* [PROMPT] Please tally the lines below that contain the string "drivers" and reply with that figure only.

Extracted data entries:
BEGIN

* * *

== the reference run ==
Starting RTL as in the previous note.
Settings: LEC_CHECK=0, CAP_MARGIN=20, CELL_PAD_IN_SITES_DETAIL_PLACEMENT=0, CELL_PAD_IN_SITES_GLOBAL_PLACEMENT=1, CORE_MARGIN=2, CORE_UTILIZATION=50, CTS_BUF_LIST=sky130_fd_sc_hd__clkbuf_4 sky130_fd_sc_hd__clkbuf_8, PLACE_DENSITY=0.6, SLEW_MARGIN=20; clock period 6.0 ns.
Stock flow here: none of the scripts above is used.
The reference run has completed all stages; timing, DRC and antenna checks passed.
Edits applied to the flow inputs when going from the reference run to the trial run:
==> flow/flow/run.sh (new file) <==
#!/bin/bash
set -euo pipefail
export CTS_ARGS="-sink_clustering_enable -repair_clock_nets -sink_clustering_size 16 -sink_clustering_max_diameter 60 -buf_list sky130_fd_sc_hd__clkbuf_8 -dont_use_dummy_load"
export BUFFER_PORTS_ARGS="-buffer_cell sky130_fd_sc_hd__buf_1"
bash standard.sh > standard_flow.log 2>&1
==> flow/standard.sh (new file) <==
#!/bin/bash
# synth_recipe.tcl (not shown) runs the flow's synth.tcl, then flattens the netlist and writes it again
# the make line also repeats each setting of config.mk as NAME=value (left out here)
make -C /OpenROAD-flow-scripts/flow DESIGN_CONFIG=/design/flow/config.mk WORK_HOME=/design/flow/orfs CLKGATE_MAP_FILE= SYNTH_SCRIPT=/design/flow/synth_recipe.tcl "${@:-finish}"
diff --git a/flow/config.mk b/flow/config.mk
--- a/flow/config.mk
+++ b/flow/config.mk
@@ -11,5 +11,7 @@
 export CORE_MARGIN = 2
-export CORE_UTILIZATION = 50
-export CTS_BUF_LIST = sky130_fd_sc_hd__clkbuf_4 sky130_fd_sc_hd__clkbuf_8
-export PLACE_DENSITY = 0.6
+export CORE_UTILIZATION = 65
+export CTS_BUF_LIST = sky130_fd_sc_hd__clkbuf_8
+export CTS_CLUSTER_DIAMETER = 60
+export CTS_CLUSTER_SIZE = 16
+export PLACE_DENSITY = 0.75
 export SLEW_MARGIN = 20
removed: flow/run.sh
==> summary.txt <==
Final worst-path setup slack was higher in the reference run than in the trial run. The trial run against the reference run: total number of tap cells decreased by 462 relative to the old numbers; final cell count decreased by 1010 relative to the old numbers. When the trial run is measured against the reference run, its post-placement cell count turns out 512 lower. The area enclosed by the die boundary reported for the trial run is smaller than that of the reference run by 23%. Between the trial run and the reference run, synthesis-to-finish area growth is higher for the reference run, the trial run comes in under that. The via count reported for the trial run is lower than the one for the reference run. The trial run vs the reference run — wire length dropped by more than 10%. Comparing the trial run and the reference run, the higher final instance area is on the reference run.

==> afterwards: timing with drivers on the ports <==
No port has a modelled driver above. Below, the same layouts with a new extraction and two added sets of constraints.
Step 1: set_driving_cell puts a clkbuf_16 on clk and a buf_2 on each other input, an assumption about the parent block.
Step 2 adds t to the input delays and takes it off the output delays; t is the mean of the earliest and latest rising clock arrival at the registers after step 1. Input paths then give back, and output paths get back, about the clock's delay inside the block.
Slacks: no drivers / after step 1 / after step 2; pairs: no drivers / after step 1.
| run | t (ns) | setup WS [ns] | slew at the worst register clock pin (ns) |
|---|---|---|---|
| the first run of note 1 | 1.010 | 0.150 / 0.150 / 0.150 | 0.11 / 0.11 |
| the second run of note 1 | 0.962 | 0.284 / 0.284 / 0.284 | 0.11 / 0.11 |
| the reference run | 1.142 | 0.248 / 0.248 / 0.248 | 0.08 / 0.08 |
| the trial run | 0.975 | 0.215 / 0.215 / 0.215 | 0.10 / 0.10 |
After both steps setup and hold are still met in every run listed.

END

* [OUTPUT BELOW] 2